I closed my eyes for a few seconds. Then I said, “No, you don’t understand, Plum. It’s the same as telling the horses apart. If you could pass me a knife and a screwdriver and a saw and I don’t know what else, there would be a space big enough to crawl through, and I wouldn’t need the tools to begin with. Like the horses.”
“Look out, Evan.”
“Huh?”
Look out for what, I wondered. And, in answer to my question, something plummeted through the breathing tube and hit me in the mouth. I made the appropriate noise and Plum said that she was sorry but that she had warned me. This was true enough.
I found the thing that had hit me. I said, “Oh.”
“You see, Evan?”
“It’s one of those knives,” I said.
“Yes.”
“One of those knives with a hundred blades in it.”

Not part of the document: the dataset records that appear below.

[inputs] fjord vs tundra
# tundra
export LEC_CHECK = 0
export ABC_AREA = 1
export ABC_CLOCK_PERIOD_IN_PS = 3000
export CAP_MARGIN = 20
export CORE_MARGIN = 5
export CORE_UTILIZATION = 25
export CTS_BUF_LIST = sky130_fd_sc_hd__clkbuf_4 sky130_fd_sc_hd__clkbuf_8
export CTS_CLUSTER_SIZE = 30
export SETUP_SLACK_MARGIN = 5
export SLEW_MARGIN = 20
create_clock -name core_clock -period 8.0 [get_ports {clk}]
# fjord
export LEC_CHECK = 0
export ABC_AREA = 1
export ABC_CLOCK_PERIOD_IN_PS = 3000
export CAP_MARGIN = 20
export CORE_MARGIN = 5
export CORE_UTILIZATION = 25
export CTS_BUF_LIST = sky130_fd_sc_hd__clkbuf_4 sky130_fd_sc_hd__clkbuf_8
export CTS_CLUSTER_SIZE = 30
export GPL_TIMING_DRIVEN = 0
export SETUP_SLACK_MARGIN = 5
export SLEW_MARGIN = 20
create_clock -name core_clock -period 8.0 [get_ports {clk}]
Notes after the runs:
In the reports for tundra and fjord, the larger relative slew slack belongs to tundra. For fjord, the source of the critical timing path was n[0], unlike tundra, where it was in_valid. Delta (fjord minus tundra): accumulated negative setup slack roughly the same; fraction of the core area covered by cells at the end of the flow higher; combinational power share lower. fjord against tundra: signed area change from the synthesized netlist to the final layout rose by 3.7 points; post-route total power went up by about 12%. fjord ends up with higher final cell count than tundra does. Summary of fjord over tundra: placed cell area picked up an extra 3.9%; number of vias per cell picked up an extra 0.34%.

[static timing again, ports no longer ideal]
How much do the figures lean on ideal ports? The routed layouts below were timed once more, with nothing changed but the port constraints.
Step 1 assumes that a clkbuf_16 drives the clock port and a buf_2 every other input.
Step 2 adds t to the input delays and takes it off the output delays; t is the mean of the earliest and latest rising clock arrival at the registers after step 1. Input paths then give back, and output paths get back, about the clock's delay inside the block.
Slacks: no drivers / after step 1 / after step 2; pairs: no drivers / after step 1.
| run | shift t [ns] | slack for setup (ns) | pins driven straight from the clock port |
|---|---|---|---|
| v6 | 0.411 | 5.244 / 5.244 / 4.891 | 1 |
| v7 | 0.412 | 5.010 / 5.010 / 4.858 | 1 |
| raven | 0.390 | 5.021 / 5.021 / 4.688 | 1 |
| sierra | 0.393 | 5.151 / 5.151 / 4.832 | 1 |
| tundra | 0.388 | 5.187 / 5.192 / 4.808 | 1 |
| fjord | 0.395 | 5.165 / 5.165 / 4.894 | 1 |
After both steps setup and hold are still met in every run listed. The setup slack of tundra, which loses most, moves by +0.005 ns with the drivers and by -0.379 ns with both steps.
This is an optimization exercise on Yosys and OpenROAD, whose aim is small area, a short achievable clock period and few clock cycles per item, not a production implementation.
Where RTL was checked, it was by simulation tests only, not by an equivalence proof against the original.
Power and IR drop assume default switching activity.

Design gf_engine, start of the top module:
module gf_engine (
    input  wire        clk,
    input  wire        rst,         
    input  wire        fa_we,
    input  wire [12:0] fa_wdata,
    input  wire        fb_we,
    input  wire [12:0] fb_wdata,
    output wire [12:0] fa,
    output wire [12:0] fb,
    output wire [12:0] fr,
    input  wire        cmd_valid,
    input  wire [31:0] cmd_word,
    output wire [7:0]  status
);
Size: ~720 cells after synthesis, about 41 flip-flops, about 110 I/O pins.
==> module gf_engine, before the edit <==
module gf_engine (
    input  wire        clk,
    input  wire        rst,         
    input  wire        fa_we,
    input  wire [12:0] fa_wdata,
    input  wire        fb_we,
    input  wire [12:0] fb_wdata,
    output wire [12:0] fa,
    output wire [12:0] fb,
    output wire [12:0] fr,
    input  wire        cmd_valid,
    input  wire [31:0] cmd_word,
    output wire [7:0]  status
);
    reg [12:0] fa_r;
    reg [12:0] fb_r;
    reg [12:0] fr_r;
    reg        done_r;          
    reg        err_r;           
    assign fa     = fa_r;
    assign fb     = fb_r;
    assign fr     = fr_r;
    assign status = {3'b000, err_r, err_r, 1'b0, done_r, 1'b0};
    wire [12:0] fa4;
    gf_engine_sq2 u_sq2 (.a(fa_r), .y(fa4));
    wire [12:0] opa;
    gf_engine_sel u_sel (.s0(cmd_word[0]), .a0(fa_r), .s1(cmd_word[1]), .a1(fa4), .y(opa));
    wire [168:0] mcol;
    gf_engine_mcols u_mcols (.b(fb_r), .m(mcol));
    wire [12:0] prod;
    genvar gi, gk;
    generate
        for (gk = 0; gk < 13; gk = gk + 1) begin : g_row
            wire [12:0] m;
            for (gi = 0; gi < 13; gi = gi + 1) begin : g_m
                assign m[gi] = mcol[13*gi + gk];
            end
            gf_engine_dot13 u_dot (.m(m), .a(opa), .y(prod[gk]));
        end
    endgenerate
    wire cmd_hi0     = (cmd_word[31:2] == 30'd0);
    wire is_gfmul    = cmd_hi0 && (cmd_word[1:0] == 2'b01);
    wire is_gfsq2mul = cmd_hi0 && (cmd_word[1:0] == 2'b10);
    wire legal       = is_gfmul | is_gfsq2mul;
    wire [12:0] fa_next;
    wire [12:0] fb_next;
    wire [12:0] fr_next;
    gf_engine_upd u_upd_fa (.rst(rst), .we(fa_we), .d(fa_wdata), .q(fa_r), .y(fa_next));
    gf_engine_upd u_upd_fb (.rst(rst), .we(fb_we), .d(fb_wdata), .q(fb_r), .y(fb_next));
    gf_engine_upd u_upd_fr (.rst(rst), .we(cmd_valid & legal), .d(prod), .q(fr_r), .y(fr_next));
    always @(posedge clk) begin
        fa_r <= fa_next;
        fb_r <= fb_next;
        fr_r <= fr_next;
        if (rst) begin
            done_r <= 1'b0;
            err_r  <= 1'b0;
        end else if (cmd_valid) begin
            done_r <= legal;
            err_r  <= !legal;
        end
    end
endmodule
clock: 5.0 ns
lec_check: 0
cap_margin: 0
core_margin: 2
core_utilization: 40
cts_buf_list: sky130_fd_sc_hd__clkbuf_8
place_density: 0.6
setup_slack_margin: 2.3
slew_margin: 0
synth_hierarchical: 1
synth_minimum_keep_size: 0
standard.sh (not shown) runs the stock make flow with config.mk's settings and CLKGATE_MAP_FILE= SYNTH_SCRIPT=/design/flow/synth_recipe.tcl, a recipe that flattens the netlist after the stock synthesis.
==> flow/flow/run.sh <==
#!/bin/bash
# Own layout flow: the standard flow (standard.sh), with two changes to
# how the layout is made:
#  * the port buffers that the standard flow inserts on every input and
#    output are sky130_fd_sc_hd__buf_1 instead of the default choice
#    (the resizer may still upsize them where timing needs it);
#  * the 3-input XOR/XNOR cells are added to the platform's don't-use list,
#    so that synthesis builds the XOR trees from faster 2-input cells.
# Everything else (synthesis script, floorplan, power grid, tap cells,
# placement, CTS, routing) is the standard flow unchanged.
set -euo pipefail
cd "$(dirname "$0")/.."

PLATFORM_DONT_USE="sky130_fd_sc_hd__probe_p_8 sky130_fd_sc_hd__probec_p_8 \
sky130_fd_sc_hd__lpflow_bleeder_1 sky130_fd_sc_hd__lpflow_clkbufkapwr_1 \
sky130_fd_sc_hd__lpflow_clkbufkapwr_16 sky130_fd_sc_hd__lpflow_clkbufkapwr_2 \
sky130_fd_sc_hd__lpflow_clkbufkapwr_4 sky130_fd_sc_hd__lpflow_clkbufkapwr_8 \
sky130_fd_sc_hd__lpflow_clkinvkapwr_1 sky130_fd_sc_hd__lpflow_clkinvkapwr_16 \
sky130_fd_sc_hd__lpflow_clkinvkapwr_2 sky130_fd_sc_hd__lpflow_clkinvkapwr_4 \
sky130_fd_sc_hd__lpflow_clkinvkapwr_8 sky130_fd_sc_hd__lpflow_decapkapwr_12 \
sky130_fd_sc_hd__lpflow_decapkapwr_3 sky130_fd_sc_hd__lpflow_decapkapwr_4 \
sky130_fd_sc_hd__lpflow_decapkapwr_6 sky130_fd_sc_hd__lpflow_decapkapwr_8 \
sky130_fd_sc_hd__lpflow_inputiso0n_1 sky130_fd_sc_hd__lpflow_inputiso0p_1 \
sky130_fd_sc_hd__lpflow_inputiso1n_1 sky130_fd_sc_hd__lpflow_inputiso1p_1 \
sky130_fd_sc_hd__lpflow_inputisolatch_1 sky130_fd_sc_hd__lpflow_isobufsrc_1 \
sky130_fd_sc_hd__lpflow_isobufsrc_16 sky130_fd_sc_hd__lpflow_isobufsrc_2 \
sky130_fd_sc_hd__lpflow_isobufsrc_4 sky130_fd_sc_hd__lpflow_isobufsrc_8 \
sky130_fd_sc_hd__lpflow_isobufsrckapwr_16 \
sky130_fd_sc_hd__lpflow_lsbuf_lh_hl_isowell_tap_1 \
sky130_fd_sc_hd__lpflow_lsbuf_lh_hl_isowell_tap_2 \
sky130_fd_sc_hd__lpflow_lsbuf_lh_hl_isowell_tap_4 \
sky130_fd_sc_hd__lpflow_lsbuf_lh_isowell_4 \
sky130_fd_sc_hd__lpflow_lsbuf_lh_isowell_tap_1 \
sky130_fd_sc_hd__lpflow_lsbuf_lh_isowell_tap_2 \
sky130_fd_sc_hd__lpflow_lsbuf_lh_isowell_tap_4"
EXTRA_DONT_USE="sky130_fd_sc_hd__xor3_1 sky130_fd_sc_hd__xor3_2 sky130_fd_sc_hd__xor3_4 \
sky130_fd_sc_hd__xnor3_1 sky130_fd_sc_hd__xnor3_2 sky130_fd_sc_hd__xnor3_4"

bash standard.sh finish \
    "DONT_USE_CELLS=$PLATFORM_DONT_USE $EXTRA_DONT_USE" \
    "BUFFER_PORTS_ARGS=-buffer_cell sky130_fd_sc_hd__buf_1" \
    > flow_make.log 2>&1
Testbench counts at the start, summed over its fixed seeds: cycles 4,800, ops 2,400.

“Sixteen blades, I think.”
“They sell them in those little schlock shops on Times Square. Swiss Navy knives or something-”
“Swiss Army pocketknives.”
“That’s it.” I began opening the knife. There was a nail file, a tiny pair of scissors, a thing for making holes in your belt-
“It was my father’s,” Plum said. “It was his legacy to me. I always carry it.”
“I didn’t know he was in the Swiss Army.”
“He was in every army at one time or another. My mother told me this. My father was a brave mad Welshman with wild eyes and the soul of a poet.”
I kept on opening the knife. A can opener, a cap lifter, a saw, a couple of cutting blades, a chisel-
“You carry this around all the time?”
“Always, Evan.”
“I’m glad you do, but why?”
“For protection, Evan. A girl my age-”
“Protection?”
“Yes.”
“By the time you found the right blade, and got it open, you wouldn’t have much left to protect.”
She began to giggle. I opened a few more blades and found one that was designed, among other things, for unscrewing screws. I think it also told time, recited the Lord’s Prayer in three languages, and kept bridge scores. Plum went on giggling, and I started doing things to the screws that held the hinges that connected the coffin lid to the coffin.